• The task: In the entries below, the word "unchanged" appears on some lines. Copy each of those lines.

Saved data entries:
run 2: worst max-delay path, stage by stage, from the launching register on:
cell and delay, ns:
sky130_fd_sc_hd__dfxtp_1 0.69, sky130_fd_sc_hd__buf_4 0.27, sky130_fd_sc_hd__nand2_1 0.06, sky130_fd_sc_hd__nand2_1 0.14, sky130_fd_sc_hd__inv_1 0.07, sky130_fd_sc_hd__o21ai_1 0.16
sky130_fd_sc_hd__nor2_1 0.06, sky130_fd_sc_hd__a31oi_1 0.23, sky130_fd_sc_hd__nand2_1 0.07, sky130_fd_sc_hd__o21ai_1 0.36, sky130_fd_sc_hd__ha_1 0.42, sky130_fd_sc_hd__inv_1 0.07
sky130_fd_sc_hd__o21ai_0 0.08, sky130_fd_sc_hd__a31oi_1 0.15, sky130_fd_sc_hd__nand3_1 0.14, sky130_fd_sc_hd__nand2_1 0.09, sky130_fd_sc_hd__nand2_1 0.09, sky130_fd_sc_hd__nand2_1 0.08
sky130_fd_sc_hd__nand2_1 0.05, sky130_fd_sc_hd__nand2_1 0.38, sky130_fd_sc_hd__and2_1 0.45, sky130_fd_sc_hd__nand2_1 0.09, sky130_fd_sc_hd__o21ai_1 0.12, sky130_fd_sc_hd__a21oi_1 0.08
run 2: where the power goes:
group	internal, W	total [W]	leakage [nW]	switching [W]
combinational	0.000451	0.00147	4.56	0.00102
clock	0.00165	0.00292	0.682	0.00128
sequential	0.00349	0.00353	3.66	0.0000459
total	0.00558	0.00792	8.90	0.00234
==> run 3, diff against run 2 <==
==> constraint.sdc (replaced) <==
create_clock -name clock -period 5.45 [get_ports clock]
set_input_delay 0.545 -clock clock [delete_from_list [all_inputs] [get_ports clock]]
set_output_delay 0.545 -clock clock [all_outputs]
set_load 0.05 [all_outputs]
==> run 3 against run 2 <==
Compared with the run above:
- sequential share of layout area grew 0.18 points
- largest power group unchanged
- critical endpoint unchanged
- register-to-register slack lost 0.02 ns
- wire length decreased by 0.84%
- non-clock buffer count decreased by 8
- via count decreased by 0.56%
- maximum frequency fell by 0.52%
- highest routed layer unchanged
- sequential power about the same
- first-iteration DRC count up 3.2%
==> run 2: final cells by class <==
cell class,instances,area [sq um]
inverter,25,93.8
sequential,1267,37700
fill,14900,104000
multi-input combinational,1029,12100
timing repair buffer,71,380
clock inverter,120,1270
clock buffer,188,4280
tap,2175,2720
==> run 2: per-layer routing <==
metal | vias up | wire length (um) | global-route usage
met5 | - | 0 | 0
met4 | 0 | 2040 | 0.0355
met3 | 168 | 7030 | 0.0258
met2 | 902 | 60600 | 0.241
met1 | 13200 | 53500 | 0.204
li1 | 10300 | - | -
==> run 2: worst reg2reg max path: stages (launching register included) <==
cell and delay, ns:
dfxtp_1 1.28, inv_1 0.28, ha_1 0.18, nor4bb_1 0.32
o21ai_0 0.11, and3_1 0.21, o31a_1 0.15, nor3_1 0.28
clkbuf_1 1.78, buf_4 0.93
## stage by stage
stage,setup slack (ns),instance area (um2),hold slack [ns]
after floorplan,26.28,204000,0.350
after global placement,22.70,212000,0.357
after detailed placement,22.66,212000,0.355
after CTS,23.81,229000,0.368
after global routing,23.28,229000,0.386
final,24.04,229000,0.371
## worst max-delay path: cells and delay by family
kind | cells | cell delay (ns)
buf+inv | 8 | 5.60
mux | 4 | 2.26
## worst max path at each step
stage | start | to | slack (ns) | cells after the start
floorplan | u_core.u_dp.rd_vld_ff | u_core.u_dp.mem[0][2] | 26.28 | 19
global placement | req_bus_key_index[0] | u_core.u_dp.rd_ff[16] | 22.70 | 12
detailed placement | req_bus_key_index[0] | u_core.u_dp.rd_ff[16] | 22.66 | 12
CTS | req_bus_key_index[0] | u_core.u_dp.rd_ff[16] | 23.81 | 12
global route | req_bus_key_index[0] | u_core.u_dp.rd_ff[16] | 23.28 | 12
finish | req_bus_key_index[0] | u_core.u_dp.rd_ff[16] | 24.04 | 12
**config.mk**
```make
export PLATFORM = sky130hd
export DESIGN_NAME = inverter_fault_protection_unit
export DESIGN_NICKNAME = d
export VERILOG_FILES = /design/src/rtl/core/ifpu_pkg.sv /design/src/rtl/core/ifpu_debounce.sv /design/src/rtl/core/inverter_fault_protection_unit.sv
export VERILOG_INCLUDE_DIRS = /design/src /design/src/rtl/core
export SDC_FILE = /design/constraint.sdc
export NUM_CORES = 1
export LEC_CHECK = 0
export BUFFER_PORTS_ARGS = -buffer_cell sky130_fd_sc_hd__buf_4
export CORE_ASPECT_RATIO = 0.5
export CORE_UTILIZATION = 59
export CTS_CLUSTER_DIAMETER = 30
export DETAILED_ROUTE_END_ITERATION = 10
export GPL_TIMING_DRIVEN = 0
export PLACE_DENSITY = 0.81
export SLEW_MARGIN = 20
export SYNTH_ARGS = -nofsm -noshare
export SYNTH_HDL_FRONTEND = slang
export SYNTH_SLANG_ARGS = --single-unit
```
**constraint.sdc**
```tcl
create_clock -name clk -period 5.82 [get_ports clk]
set_clock_uncertainty 0.1 [all_clocks]
set_input_delay 0.582 -clock clk [delete_from_list [all_inputs] [get_ports clk]]
set_output_delay 0.582 -clock clk [all_outputs]
set_load 0.03 [all_outputs]
```
`config.mk`:
```
export PLATFORM = sky130hd
export DESIGN_NAME = banked_address_decoder
export DESIGN_NICKNAME = d
export VERILOG_FILES = /design/src/rtl/bad_pkg.sv /design/src/rtl/bad_decode.sv /design/src/rtl/bad_regs.sv /design/src/rtl/banked_address_decoder.sv
export SDC_FILE = /design/constraint.sdc
export NUM_CORES = 1
export LEC_CHECK = 0
export ABC_AREA = 1
export BUFFER_PORTS_ARGS = -buffer_cell sky130_fd_sc_hd__buf_2
export CAP_MARGIN = 20
export CORE_ASPECT_RATIO = 1.25
export CORE_UTILIZATION = 50
export DETAILED_ROUTE_END_ITERATION = 12
export PLACE_DENSITY = 0.79
export SETUP_SLACK_MARGIN = 0.15
export SLEW_MARGIN = 0
export SYNTH_ARGS = -nofsm -noshare
export SYNTH_HDL_FRONTEND = slang
export SYNTH_SLANG_ARGS = --single-unit
```
`constraint.sdc`:
```
create_clock -name clk_i -period 5.6 [get_ports clk_i]
set_input_delay 0.28 -clock clk_i [delete_from_list [all_inputs] [get_ports clk_i]]
set_output_delay 0.28 -clock clk_i [all_outputs]
set_load 0.02 [all_outputs]
```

• Answer to this exercise:
- largest power group unchanged
- critical endpoint unchanged
- highest routed layer unchanged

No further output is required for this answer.